Problem statement:
Could you copy each line of the entries that contains "scripts"?

Provided records:
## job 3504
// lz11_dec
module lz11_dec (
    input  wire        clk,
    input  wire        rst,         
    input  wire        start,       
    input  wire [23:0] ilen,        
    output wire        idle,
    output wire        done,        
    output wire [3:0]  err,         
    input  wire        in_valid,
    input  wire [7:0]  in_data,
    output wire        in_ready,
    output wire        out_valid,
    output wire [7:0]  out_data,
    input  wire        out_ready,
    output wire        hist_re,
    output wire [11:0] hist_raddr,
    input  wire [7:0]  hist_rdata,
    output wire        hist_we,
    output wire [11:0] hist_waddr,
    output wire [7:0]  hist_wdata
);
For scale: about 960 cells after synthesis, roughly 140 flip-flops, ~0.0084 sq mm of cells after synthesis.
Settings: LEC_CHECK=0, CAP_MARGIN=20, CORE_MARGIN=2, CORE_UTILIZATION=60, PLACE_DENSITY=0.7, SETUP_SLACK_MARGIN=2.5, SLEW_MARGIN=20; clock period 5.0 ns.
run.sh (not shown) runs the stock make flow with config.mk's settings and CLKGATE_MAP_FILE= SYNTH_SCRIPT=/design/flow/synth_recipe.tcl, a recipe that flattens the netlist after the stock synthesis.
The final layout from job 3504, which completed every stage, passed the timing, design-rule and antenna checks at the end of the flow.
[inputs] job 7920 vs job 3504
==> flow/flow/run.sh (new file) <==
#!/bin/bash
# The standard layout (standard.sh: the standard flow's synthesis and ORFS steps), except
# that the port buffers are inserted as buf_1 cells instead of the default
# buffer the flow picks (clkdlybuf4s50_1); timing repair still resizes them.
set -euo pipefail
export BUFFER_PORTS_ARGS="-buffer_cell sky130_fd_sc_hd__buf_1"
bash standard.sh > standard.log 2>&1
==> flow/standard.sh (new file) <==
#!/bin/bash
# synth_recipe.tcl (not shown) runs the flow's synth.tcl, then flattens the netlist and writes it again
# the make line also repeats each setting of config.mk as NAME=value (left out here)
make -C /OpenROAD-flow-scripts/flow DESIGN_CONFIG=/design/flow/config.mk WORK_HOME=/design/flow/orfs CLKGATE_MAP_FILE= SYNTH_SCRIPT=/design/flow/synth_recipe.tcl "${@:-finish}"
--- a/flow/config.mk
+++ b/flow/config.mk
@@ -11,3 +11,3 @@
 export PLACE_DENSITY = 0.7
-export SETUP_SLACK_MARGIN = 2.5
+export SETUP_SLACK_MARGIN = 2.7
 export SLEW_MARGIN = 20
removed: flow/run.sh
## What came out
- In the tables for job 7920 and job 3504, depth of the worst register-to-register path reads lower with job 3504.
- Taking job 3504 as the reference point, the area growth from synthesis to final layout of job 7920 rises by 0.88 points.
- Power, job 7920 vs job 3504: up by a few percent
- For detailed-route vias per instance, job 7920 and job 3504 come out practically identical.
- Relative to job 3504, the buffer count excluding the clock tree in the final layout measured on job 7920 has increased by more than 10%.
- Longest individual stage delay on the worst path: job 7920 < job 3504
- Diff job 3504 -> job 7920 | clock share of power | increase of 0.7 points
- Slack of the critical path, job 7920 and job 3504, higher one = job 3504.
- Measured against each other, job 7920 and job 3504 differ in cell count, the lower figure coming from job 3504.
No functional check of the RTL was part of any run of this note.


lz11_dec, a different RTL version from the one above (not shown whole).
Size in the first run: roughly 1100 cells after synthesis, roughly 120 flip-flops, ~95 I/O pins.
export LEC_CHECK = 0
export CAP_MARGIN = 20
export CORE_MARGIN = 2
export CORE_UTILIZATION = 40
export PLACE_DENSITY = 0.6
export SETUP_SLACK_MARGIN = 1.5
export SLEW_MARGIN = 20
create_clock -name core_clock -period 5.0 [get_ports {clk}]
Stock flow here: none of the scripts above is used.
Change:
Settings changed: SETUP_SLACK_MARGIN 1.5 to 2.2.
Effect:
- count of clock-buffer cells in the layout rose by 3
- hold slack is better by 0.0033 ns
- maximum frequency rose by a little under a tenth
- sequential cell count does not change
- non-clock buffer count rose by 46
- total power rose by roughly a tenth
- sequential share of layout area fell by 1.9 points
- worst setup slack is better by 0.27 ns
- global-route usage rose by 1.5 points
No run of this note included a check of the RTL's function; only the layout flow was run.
What follows belongs to an exercise in optimizing a design on an open flow for small area, a short achievable clock period and few clock cycles; a production flow would make more cautious choices. Where RTL was checked, it was by simulation tests only, not by an equivalence proof against the original. Power and IR drop assume default switching activity.

before:
==> flow/design.v (excerpt) <==
module rle_tx_encoder (
    input  wire        clk,
    input  wire        rst,         
    input  wire        start,       
    input  wire        seg_new,     
    input  wire [15:0] width,       
    output wire        ready,
    output reg         rd_en,
    output reg  [15:0] rd_addr,
    input  wire [23:0] rd_data,
    output reg         out_valid,
    output reg  [7:0]  out_data,
    input  wire        out_ready,
    output wire [31:0] chk_value,
    output wire [31:0] byte_count
);
    localparam [16:0] X = 17'd65513;
    localparam        D = 4;             
    reg        rdy;
    reg [15:0] w;
    assign ready = rdy;
    wire accept = rdy && start;
    reg        rtag_s;        
    reg        rtag_last;
    reg        s1v, s1last;             
    reg        f1v;                     
    reg        p2v, p2last;             
    reg        e2;                      
    reg [15:0] sa;            
    reg        sdone;         
    reg [23:0] prev;
    reg [15:0] ea;            
    reg [23:0] pix;
    reg        pv;            
    reg [1:0]  bsel;          
    reg        ekind;
    reg [6:0]  erem;          
    reg [7:0]  fm [0:D-1];
    reg [2:0]  fwp, frp;      
    wire [2:0] fcnt   = fwp - frp;
    wire       fempty = (fwp == frp);
  ...
Size: ~1,500 cells after synthesis, ~310 flip-flops, ~140 I/O pins.
clock: 10.0 ns
lec_check: 0
cap_margin: 20
core_margin: 2
core_utilization: 65
cts_buf_list: sky130_fd_sc_hd__clkbuf_16
cts_cluster_size: 30
slew_margin: 20
standard.sh (not shown) runs the stock make flow with config.mk's settings and CLKGATE_MAP_FILE= SYNTH_SCRIPT=/design/flow/synth_recipe.tcl, a recipe that flattens the netlist after the stock synthesis.
==> flow/flow/run.sh <==
#!/bin/bash
# Standard ORFS layout with stronger port buffers and a tighter repair target.
set -euo pipefail
export BUFFER_PORTS_ARGS="-buffer_cell sky130_fd_sc_hd__buf_2"
export SETUP_SLACK_MARGIN=6.8
bash standard.sh > flow_make.log 2>&1
Testbench counts of before, summed over its fixed seeds: cycles 64,689.
> inputs changed (before -> after)
--- a/flow/design.v
+++ b/flow/design.v
@@ -15,26 +15,25 @@
     output wire [31:0] byte_count
 );
     localparam [16:0] X = 17'd65513;
     localparam        D = 4;             
     reg        rdy;
     reg [15:0] w;
     assign ready = rdy;
     wire accept = rdy && start;
     reg        rtag_s;        
     reg        rtag_last;
     reg        s1v, s1last;             
     reg        f1v;                     
-    reg        p2v, p2last;             
-    reg        e2;                      
+    wire       e2;                      
     reg [15:0] sa;            
     reg        sdone;         
     reg [23:0] prev;
     reg [15:0] ea;            
     reg [23:0] pix;
     reg        pv;            
     reg [1:0]  bsel;          
     reg        ekind;
     reg [6:0]  erem;          
     reg [7:0]  fm [0:D-1];
     reg [2:0]  fwp, frp;      
     wire [2:0] fcnt   = fwp - frp;
@@ -54,117 +53,114 @@
     wire xfer  = out_valid && out_ready;
     reg        do_proc, ej, nej;
     reg        push;
     reg [7:0]  pdesc;
     reg [1:0]  open_n;
     reg [6:0]  pcnt_n;
     always @(*) begin
         do_proc = 1'b0;
         ej      = eprev;
         nej     = 1'b0;
         if (fin == 2'd1) begin
             do_proc = !ffull;
-        end else if (p2v && open != 2'd3) begin
+        end else if (s1v && open != 2'd3) begin
             do_proc = 1'b1;
             nej     = e2;
         end
         push   = 1'b0;
         pdesc  = {open[1], pcnt};
         open_n = open;
         pcnt_n = pcnt;
         if (do_proc) begin
             if (open == 2'd2 && pcnt != 7'd127 && ej) begin
                 pcnt_n = pcnt + 7'd1;
             end else if (open == 2'd1 && pcnt != 7'd127 && !nej) begin
                 pcnt_n = pcnt + 7'd1;
             end else begin
                 push   = (open != 2'd0);
                 open_n = nej ? 2'd2 : 2'd1;
                 pcnt_n = 7'd0;
             end
         end
-        if (p2v && open == 2'd3)
+        if (s1v && open == 2'd3)
             open_n = 2'd0;
         if (fin == 2'd2 && !ffull) begin
             push   = 1'b1;
             open_n = 2'd0;
         end
     end
     wire pop = (bsel == 2'd0) && pv && !fempty && ofree;
     wire busy_fetch = (rd_en && !rtag_s) || f1v;
     wire fetch_req  = !rdy && (ea != w) && !busy_fetch && (!pv || bsel != 2'd0);
-    wire [2:0] occ  = fcnt + {2'b0, rd_en && rtag_s} + {2'b0, s1v} + {2'b0, p2v};
+    wire [2:0] occ  = fcnt + {2'b0, rd_en && rtag_s} + {2'b0, s1v};
     wire scan_req   = !rdy && !sdone && (occ < D);
     wire [15:0] sa_inc = sa + 16'd1;
     always @(posedge clk) begin
         if (rst) begin
             rd_en  <= 1'b0;
             s1v    <= 1'b0;
             f1v    <= 1'b0;
-            p2v    <= 1'b0;
             sdone  <= 1'b1;
         end else begin
             s1v     <= rd_en && rtag_s;
             s1last  <= rtag_last;
             f1v     <= rd_en && !rtag_s;
-            p2v     <= s1v;
-            p2last  <= s1last;
             if (accept) begin
                 rd_en  <= 1'b0;
                 sa     <= 16'd0;
                 sdone  <= 1'b0;
             end else if (fetch_req) begin
                 rd_en   <= 1'b1;
             end else if (scan_req) begin
                 rd_en      <= 1'b1;
                 sa         <= sa_inc;
                 sdone      <= (sa_inc == w);
             end else begin
                 rd_en <= 1'b0;
             end
         end
     end
     always @(posedge clk) begin
         rd_addr   <= fetch_req ? ea : sa;
         rtag_s    <= !fetch_req;
         rtag_last <= (sa_inc == w);
     end
+    assign e2 = (rd_data == prev);
     always @(posedge clk) begin
         if (s1v)
             prev <= rd_data;
-        e2 <= (rd_data == prev);
     end
     always @(posedge clk) begin
         if (rst) begin
             fwp   <= 3'd0;
             frp   <= 3'd0;
             fin   <= 2'd0;
             pdone <= 1'b1;
             open  <= 2'd0;
         end else begin
-            if (push) begin
+            if (!ffull)
                 fm[fwp[1:0]] <= pdesc;
-                fwp          <= fwp + 3'd1;
-            end
+            if (push)
+                fwp <= fwp + 3'd1;
             if (pop)
                 frp <= frp + 3'd1;
             open <= open_n;
             pcnt <= pcnt_n;
             if (accept) begin
                 pdone <= 1'b0;
                 open  <= 2'd3;
             end
-            if (p2v) begin
+            if (s1v) begin
                 eprev <= e2;
-                if (p2last)
+                if (s1last)
                     fin <= 2'd1;
             end
             if (fin == 2'd1 && !ffull)
                 fin <= 2'd2;
             if (fin == 2'd2 && !ffull) begin
                 fin   <= 2'd0;
                 pdone <= 1'b1;
             end
         end
     end
     wire cap = f1v && (!pv || (bsel == 2'd3 && ofree));
     wire load = ofree && (bsel == 2'd0 ? (pv && !fempty) : (bsel != 2'd1 || pv));
[summary]
Lower flip-flop and latch share of the layout cell area goes to after over before.
Compared with before, after is the more power-hungry design.
Cell type of the slowest stage on the worst timing path = sky130_fd_sc_hd__nor4_1: after; cell type of the slowest stage on the worst timing path = sky130_fd_sc_hd__dfxtp_4: before
Setup fix buffers added after clock tree synthesis came out higher on after than on before.
Max logic depth of the worst register-to-register path across before and after: before
| number of gates on the worst path with buffers counted | after vs before | 7 higher |
Diff before -> after: layout-stage area growth over the synthesis result went up; count of clock-buffer cells in the layout higher; wire length of the first global-routing pass saw an increase; shortest period the worst path allows now sits higher; max-cap check violation count ~0 delta.
[compare] base=before new=after: cell area after layout rose about 1.8%; setup slack fell 0.20 ns.
No functional check of the RTL was part of after.

## separate check: timing with driven ports
The flow's constraints put no driver on any port. The routed layouts listed below were extracted and timed again, unchanged, in two steps. Step 1: set_driving_cell puts a clkbuf_16 on clk and a buf_2 on each other input, an assumption about the parent block. Step 2 adds t to the input delays and takes it off the output delays; t is the mean of the earliest and latest rising clock arrival at the registers after step 1. Input paths then give back, and output paths get back, about the clock's delay inside the block. a / b / c = ideal / step 1 / step 2; a / b = the first two.
run | shift t [ns] | setup WS [ns] | hold WS [ns] | worst slew at a driven data input, ns | cell pins on the clock port's net
before | 0.607 | 6.808 / 6.759 / 6.335 | 0.427 / 0.427 / 0.427 | 0.07 | 1
after | 0.544 | 6.605 / 6.627 / 6.083 | 0.410 / 0.410 / 0.410 | 0.05 | 1
After both steps setup and hold are still met in every run listed. For after, which loses most, drivers alone change the setup slack by +0.022 ns; drivers and shift together by -0.522 ns.
Context: an optimization exercise on an open-source flow, tuned for small area, a short achievable clock period and few clock cycles per item. The choices shown serve that exercise and are no tape-out recipe. No functional check of the RTL was part of any run shown here.

[flow/config.mk]
export PLATFORM = sky130hd
export DESIGN_NAME = adf4350_plan
export DESIGN_NICKNAME = adf4350_plan
export VERILOG_FILES = /design/flow/design.v
export SDC_FILE = /design/flow/constraint.sdc
export NUM_CORES = 4
export LEC_CHECK = 0
export ABC_AREA = 1
export ABC_CLOCK_PERIOD_IN_PS = 3600
export CAP_MARGIN = 20
export CORE_MARGIN = 2
export CORE_UTILIZATION = 40
export SETUP_SLACK_MARGIN = 3.0
export SLEW_MARGIN = 20
[flow/constraint.sdc]
create_clock -name core_clock -period 7.0 [get_ports {clk}]
set_input_delay 1.4000 -clock core_clock [delete_from_list [all_inputs] [get_ports {clk}]]
set_output_delay 1.4000 -clock core_clock [all_outputs]
set_load 0.01 [all_outputs]
What follows belongs to an exercise in optimizing a design on an open flow for small area, a short achievable clock period and few clock cycles; a production flow would make more cautious choices. The RTL was checked by simulation tests, not by an equivalence proof against the original design. Power figures rest on the tool's default switching activity, not on a simulated workload.

## flow/constraint.sdc

```tcl
create_clock -name core_clock -period 6.0 [get_ports {clk}]
set_input_delay 1.2000 -clock core_clock [delete_from_list [all_inputs] [get_ports {clk}]]
set_output_delay 1.2000 -clock core_clock [all_outputs]
set_load 0.01 [all_outputs]
```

Output:
make -C /OpenROAD-flow-scripts/flow DESIGN_CONFIG=/design/flow/config.mk WORK_HOME=/design/flow/orfs CLKGATE_MAP_FILE= SYNTH_SCRIPT=/design/flow/synth_recipe.tcl "${@:-finish}"
Stock flow here: none of the scripts above is used.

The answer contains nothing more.